The Financial Times reported Monday that Statoil is a leading contender in the auction of First Calgary, which is listed in Toronto and on the London Stock Exchange's Alternative Investment Market.
According to its market capitalization on AIM, First Calgary is valued around $2.3 billion.
The report said that, according to people familiar with the matter, the deal would likely go to a company that has existing petroleum interests in Algeria - where First Calgary has licenses and drilled wells, but no producing assets.
Total (TOT), Royal Dutch/Shell (RD) and Houston-based Anadarko Petroleum Corp. (APC) have also shown a preliminary interest in bidding for First Calgary, the Financial Times said.
A Statoil spokesman declined to comment. Shell and Total also declined comment.
A legal source close to the auction said to name any company as a leading contender was "massively premature, and there is absolutely no basis for it." Due diligence, the source said, wasn't expected until January.

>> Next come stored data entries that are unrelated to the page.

==> build 77 <==
## hopselection
module hopselection(
clk_6M, rstz, p_033us,
regi_isMaster,
ps_pagerespTO,
fk_page,
scancase,
m_half_tslot_p,
connsnewslave, connsnewmaster,
txbit_period, rxbit_period,
fkset_p,   
psackfhs, pagetxfhs, pagetmp, pagerxackfhs ,
corre_threshold,
psrxfhs_succ_p,
psrxfhs,
pstxid,
m_tslot_p, ms_tslot_p,
ps_N_incr_p,
pageAB_2Npage_count, 
Atrain,
regi_interlace_offset, regi_page_k_nudge,
regi_AFH_mode,
regi_AFH_N, regi_AFH_channel_map,
ps, gips, is, giis, page, inquiry, mpr, spr, ir, conns,
prs_clock_frozen, prm_clock_frozen,
CLK, CLKE, CLKN, BD_ADDR,
counter_isFHS,
fk,
fk_chg_p, fk_chg_p_ff,
fk_pstxid
);
clock: 16.6 ns
lec_check: 0
cap_margin: 30
cell_pad_in_sites_global_placement: 0
core_margin: 4
core_utilization: 40
cts_cluster_size: 83
place_density: 0.91
setup_slack_margin: 3.08
slew_margin: 20
tns_end_percent: 55
run.sh (not shown) runs the stock make flow with config.mk's settings and CLKGATE_MAP_FILE=.
==> build 76: changes against build 77 <==
CAP_MARGIN = 20   (was 30)
CELL_PAD_IN_SITES_GLOBAL_PLACEMENT = not set   (was 0)
CORE_MARGIN = 2   (was 4)
CORE_UTILIZATION = 66   (was 40)
CTS_CLUSTER_DIAMETER = 238   (was not set)
CTS_CLUSTER_SIZE = not set   (was 83)
MAX_ROUTING_LAYER = met4   (was not set)
PLACE_DENSITY = 0.6   (was 0.91)
SETUP_SLACK_MARGIN = not set   (was 3.08)
TNS_END_PERCENT = 5   (was 55)
==> flow/constraint.sdc (replaced) <==
create_clock -name core_clock -period 16.2 [get_ports {clk_6M}]
set_input_delay 3.2400 -clock core_clock [delete_from_list [all_inputs] [get_ports {clk_6M}]]
set_output_delay 3.2400 -clock core_clock [all_outputs]
set_load 0.01 [all_outputs]
==> build 37: changes against build 77 <==
ABC_AREA = 1   (was not set)
CAP_MARGIN = 20   (was 30)
CELL_PAD_IN_SITES_GLOBAL_PLACEMENT = not set   (was 0)
CORE_MARGIN = 2   (was 4)
CORE_UTILIZATION = 72   (was 40)
CTS_CLUSTER_DIAMETER = 260   (was not set)
CTS_CLUSTER_SIZE = 98   (was 83)
PLACE_DENSITY = 0.42   (was 0.91)
SETUP_SLACK_MARGIN = not set   (was 3.08)
TNS_END_PERCENT = not set   (was 55)
==> flow/constraint.sdc (replaced) <==
create_clock -name core_clock -period 14.6 [get_ports {clk_6M}]
set_input_delay 2.9200 -clock core_clock [delete_from_list [all_inputs] [get_ports {clk_6M}]]
set_output_delay 2.9200 -clock core_clock [all_outputs]
set_load 0.01 [all_outputs]
==> build 28: changes against build 77 <==
CAP_MARGIN = 20   (was 30)
CELL_PAD_IN_SITES_GLOBAL_PLACEMENT = not set   (was 0)
CORE_MARGIN = 2   (was 4)
CORE_UTILIZATION = 58   (was 40)
CTS_CLUSTER_SIZE = not set   (was 83)
PLACE_DENSITY = not set   (was 0.91)
SETUP_SLACK_MARGIN = not set   (was 3.08)
TNS_END_PERCENT = not set   (was 55)
==> flow/constraint.sdc (replaced) <==
create_clock -name core_clock -period 12.8 [get_ports {clk_6M}]
set_input_delay 2.5600 -clock core_clock [delete_from_list [all_inputs] [get_ports {clk_6M}]]
set_output_delay 2.5600 -clock core_clock [all_outputs]
set_load 0.01 [all_outputs]
==> summary of the runs <==
Build 28 ran to the end with violations: setup timing. Build 76 completed, yet does not pass: setup timing. Build 77 produced a layout that fails on setup timing. Build 37 stopped in global routing (5_1_grt). Between build 76 and build 28, the lower register-to-register slack is in build 28 (gap 3.4 ns). Against build 76, the first-iteration DRC count of build 28 is smaller by 25%. Sequential share of layout area: build 28 < build 77 < build 76. In area after synthesis, build 77 and build 76 do not differ.
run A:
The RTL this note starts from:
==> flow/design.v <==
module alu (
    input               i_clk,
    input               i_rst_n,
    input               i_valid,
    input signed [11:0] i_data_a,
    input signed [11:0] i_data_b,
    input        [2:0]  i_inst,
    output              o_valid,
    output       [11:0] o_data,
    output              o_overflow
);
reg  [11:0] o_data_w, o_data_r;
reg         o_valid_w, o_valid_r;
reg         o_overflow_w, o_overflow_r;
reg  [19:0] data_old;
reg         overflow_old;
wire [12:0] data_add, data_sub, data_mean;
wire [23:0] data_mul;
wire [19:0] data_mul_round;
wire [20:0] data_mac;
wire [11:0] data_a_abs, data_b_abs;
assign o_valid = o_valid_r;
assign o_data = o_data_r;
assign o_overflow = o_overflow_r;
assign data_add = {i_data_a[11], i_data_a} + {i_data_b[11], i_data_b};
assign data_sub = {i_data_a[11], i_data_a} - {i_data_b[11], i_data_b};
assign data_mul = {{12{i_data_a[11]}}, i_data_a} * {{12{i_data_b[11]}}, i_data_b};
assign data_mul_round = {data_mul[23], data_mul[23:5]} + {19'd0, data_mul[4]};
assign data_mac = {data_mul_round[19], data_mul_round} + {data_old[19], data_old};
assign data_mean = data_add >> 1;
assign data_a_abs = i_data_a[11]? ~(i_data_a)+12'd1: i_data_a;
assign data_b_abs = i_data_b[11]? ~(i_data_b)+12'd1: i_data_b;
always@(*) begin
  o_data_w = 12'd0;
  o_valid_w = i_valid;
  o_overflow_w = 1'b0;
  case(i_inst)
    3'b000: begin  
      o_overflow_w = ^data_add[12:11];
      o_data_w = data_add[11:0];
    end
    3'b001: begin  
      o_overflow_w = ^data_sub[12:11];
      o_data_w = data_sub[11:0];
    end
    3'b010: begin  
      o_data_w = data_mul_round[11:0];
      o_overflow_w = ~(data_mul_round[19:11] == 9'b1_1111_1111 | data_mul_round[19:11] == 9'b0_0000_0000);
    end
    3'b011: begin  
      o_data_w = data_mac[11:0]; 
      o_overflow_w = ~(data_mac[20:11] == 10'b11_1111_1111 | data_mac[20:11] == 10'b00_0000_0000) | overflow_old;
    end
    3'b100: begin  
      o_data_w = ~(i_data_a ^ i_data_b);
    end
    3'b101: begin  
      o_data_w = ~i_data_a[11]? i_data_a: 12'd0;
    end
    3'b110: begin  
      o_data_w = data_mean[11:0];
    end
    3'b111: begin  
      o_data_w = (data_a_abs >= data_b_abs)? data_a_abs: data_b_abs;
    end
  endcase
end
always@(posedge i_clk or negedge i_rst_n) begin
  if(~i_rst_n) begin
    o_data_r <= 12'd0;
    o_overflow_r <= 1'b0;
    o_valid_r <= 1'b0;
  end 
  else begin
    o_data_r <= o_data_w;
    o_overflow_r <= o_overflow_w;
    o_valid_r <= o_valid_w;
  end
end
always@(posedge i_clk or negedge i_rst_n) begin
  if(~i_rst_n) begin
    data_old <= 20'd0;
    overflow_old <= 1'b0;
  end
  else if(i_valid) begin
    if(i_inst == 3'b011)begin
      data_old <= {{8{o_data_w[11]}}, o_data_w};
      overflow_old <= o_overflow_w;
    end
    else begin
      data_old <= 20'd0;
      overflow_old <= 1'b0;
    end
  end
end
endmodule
run A:
Design mm_gcd, start of the top module:
module mm_gcd (
    clock,
    reset,
    a,
    b,
    c,
    start,
    finished
);
clock: 2.49 ns
lec_check: 0
abc_area: 1
cap_margin: 0
core_margin: 2
core_utilization: 72
cts_cluster_size: 99
place_density: 0.38
slew_margin: 20
tns_end_percent: 10
run.sh (not shown) runs the stock make flow with config.mk's settings and CLKGATE_MAP_FILE=.
Layout checks on run A: not met. Flow itself completed; violations: setup timing.
[inputs] run B vs run A
Settings: setting PLACE_DENSITY_LB_ADDON to 0.0 for the first time; removing CTS_CLUSTER_SIZE (formerly 99); removing TNS_END_PERCENT (formerly 10); changing CAP_MARGIN from 0 to 20; removing PLACE_DENSITY (formerly 0.38); changing the clock period (ns, I/O delays scaled along) from 2.49 to 1.03.
Notes after the runs:
The log for run B ends in detailed placement with error DPL-0038, so the run never completed.
Number of rows in the core area: run A vs run B identical
Between run B and run A, the synthesized cell count does not differ in any meaningful way.
Reported for run A and run B, distinct cell type count after synthesis turned out identical to the last digit.
Run B -> run A: fraction of the mapped netlist area in adder cells delta 0, exact match
The area figure in the yosys stat output on run A is in line with that on run B.

* * *

Starting RTL as in the previous note.
Settings: LEC_CHECK=0, CAP_MARGIN=20, CELL_PAD_IN_SITES_DETAIL_PLACEMENT=2, CORE_MARGIN=2, CORE_UTILIZATION=40, GPL_ROUTABILITY_DRIVEN=0, GPL_TIMING_DRIVEN=0, SETUP_SLACK_MARGIN=1.03, SLEW_MARGIN=20; clock period 6.59 ns.
Then changed:
- CELL_PAD_IN_SITES_DETAIL_PLACEMENT: 2 -> default
- CORE_UTILIZATION: 40 -> 58
- GPL_ROUTABILITY_DRIVEN: 0 -> default
- GPL_TIMING_DRIVEN: 0 -> default
- clock period: 6.59 -> 3.6 ns (I/O delays scaled with it)
After rerunning:
- setup slack degrades by 1.6 ns
- routed wire length shrinks by 18%
- die size shrinks by 30%
- register-to-register slack degrades by 1.6 ns
- area after synthesis does not change
Then changed:
- CORE_UTILIZATION: 58 -> 72
- CTS_CLUSTER_DIAMETER: default -> 30
- SETUP_SLACK_MARGIN: 1.03 -> 0.66
- clock period: 3.6 -> 3.78 ns (I/O delays scaled with it)
The changed run produced a clean layout.
Wire length drops by 30%.
Register-to-register slack gains 0.33 ns.
Worst setup slack gains 0.33 ns.
Maximum frequency increases by 4.8%.
Final cell count goes down by 9.8%.
Clock-buffer cell count decreases by 1.
Via count came out lower by 14%.
Hold slack hardly moves.
Then changed:
- CORE_UTILIZATION: 72 -> 66
- SETUP_SLACK_MARGIN: 0.66 -> 0.55
- clock period: 3.78 -> 3.2 ns (I/O delays scaled with it)
- With this change the flow stopped in global routing
- die size goes up by 8.7%
- synthesized area stays the same
- synthesized cell count is unchanged

* * *

== lane 1 ==
mm_gcd again, from the RTL that the note above started with.
clock: 2.41 ns
lec_check: 0
abc_area: 1
cap_margin: 0
core_aspect_ratio: 0.94
core_margin: 2
core_utilization: 72
cts_cluster_diameter: 169
cts_cluster_size: 79
gpl_timing_driven: 1
max_routing_layer: met4
min_routing_layer: met1
place_density: 0.61
setup_slack_margin: 0.7
slew_margin: 20
tns_end_percent: 40
Lane 1: it failed with a tool error in 4_1_cts, so there are no final results.
## Diff of input files: lane 2 against lane 1
Settings: changing CTS_CLUSTER_SIZE from 79 to 72; removing CORE_ASPECT_RATIO (formerly 0.94); removing MAX_ROUTING_LAYER (formerly met4); changing CTS_CLUSTER_DIAMETER from 169 to 232; removing GPL_TIMING_DRIVEN (formerly 1); changing PLACE_DENSITY from 0.61 to 0.65; removing MIN_ROUTING_LAYER (formerly met1); changing SETUP_SLACK_MARGIN from 0.7 to -0.17; removing TNS_END_PERCENT (formerly 40); changing the clock period (ns, I/O delays scaled along) from 2.41 to 2.17.
### Flow results
Run status, lane 2: aborted in 5_1_grt, error GRT-0116. Lane 2 -> lane 1: compound-gate portion of the synthesized area delta 0, exact match. Lane 2 vs. lane 1: tally of unique sky130hd cells used after synthesis shows no meaningful change, placed wire-length estimate after detailed placement rose by 8.0%, setup slack after placement fell by 0.23 ns, post-placement cell area has increased. Lane 1 and lane 2 ended up with nearly the same die area. In lane 2, the number of placed cells counting well taps came out 55 above the value in lane 1. Die width on lane 2 is down relative to lane 1. Re overall die height: lane 2 is about 3% up on lane 1. In lane 2 relative to lane 1, number of placement rows had gone up by a few percent.
What lane 3 does differently from lane 2 at the input level:
Settings: a change of CORE_UTILIZATION from 72 to 57; a deleted CTS_CLUSTER_SIZE that had been 72; a deleted ABC_AREA that had been 1; a deleted SETUP_SLACK_MARGIN that had been -0.17; a deleted PLACE_DENSITY that had been 0.65; a deleted CTS_CLUSTER_DIAMETER that had been 232; a change of CAP_MARGIN from 0 to 20; a change of the clock period (ns, I/O delays scaled along) from 2.17 to 3.8.
Results
- Lane 3 ended with every stage complete and zero timing, DRC or antenna violations.
- Lower fraction of the mapped netlist area in adder cells goes to lane 2 over lane 3.
- Diff lane 2 -> lane 3: synthesized area saw a decrease; total placed cells including tap cells decreased by 576 relative to the old numbers; final weighted congestion in routability-driven placement moved down; sum of net half-perimeters after detailed placement fell 3700 µm.
- NOTE: placement-stage cell area in lane 3 falls short of that of lane 2
- Relative to lane 2, the chip area line of the yosys report of lane 3 is lower by 12%.
- Changes observed in lane 3 relative to lane 2: maximum buffer depth of the clock tree about even; synthesized area per cell increased 1.9 µm²; pre-placement core utilization now sits lower; count of different cell masters after synthesis shows an increase of about 120%.
Relative to lane 3, the following input files were edited for lane 4:
Settings: changing CORE_UTILIZATION from 57 to 56; setting ABC_AREA to 1 for the first time; changing the clock period (ns, I/O delays scaled along) from 3.8 to 5.0.
- Lane 4 went all the way through synthesis, placement and routing and the layout is clean on timing, DRC and antenna.
- Comparing lane 3 and lane 4, the lower cell total in the yosys stat output was measured on lane 3.
- Per-instance average area after synthesis ends up lower on lane 4.
## Diff of input files: lane 5 against lane 4
Settings: CORE_ASPECT_RATIO: unset -> 0.5; SETUP_SLACK_MARGIN: unset -> 0.93; TNS_END_PERCENT: unset -> 15; ABC_AREA: 1 -> unset; CORE_UTILIZATION: 56 -> 40.
### Flow results
Max compound-cell area share of the yosys netlist across lane 4 and lane 5: lane 5. | delay contributed by the slowest stage of the critical path | lower: lane 4 |. Summary of lane 5 over lane 4: critical path depth -2, ratio of routed vias to standard cells has increased. Where routed wire length is concerned, lane 4 is outperformed by lane 5. Changes observed in lane 5 relative to lane 4: buffer count excluding the clock tree in the final layout grew by about 4%, die footprint grew by about 23%, number of detailed-routing iterations run before antenna repair shrank by 2.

One London-based banker familiar with the auction told Dow Jones Newswires that a sale is unlikely given First Calgary's high market capitalization - around $2.3 billion on AIM - and the fact that it has no producing assets.
He added that a partial sale - which would allow both buyer and seller to mitigate their risk in undeveloped assets - would also be difficult to conclude because it would require an ongoing relationship with an owner linked to the Iraq oil-for-food scandal.
Yuri Shafranik, one of First Calgary's owners and board members, was named by the U.S.'s Central Intelligence Agency as one of the top beneficiaries of the Iraq oil-for-food scandal.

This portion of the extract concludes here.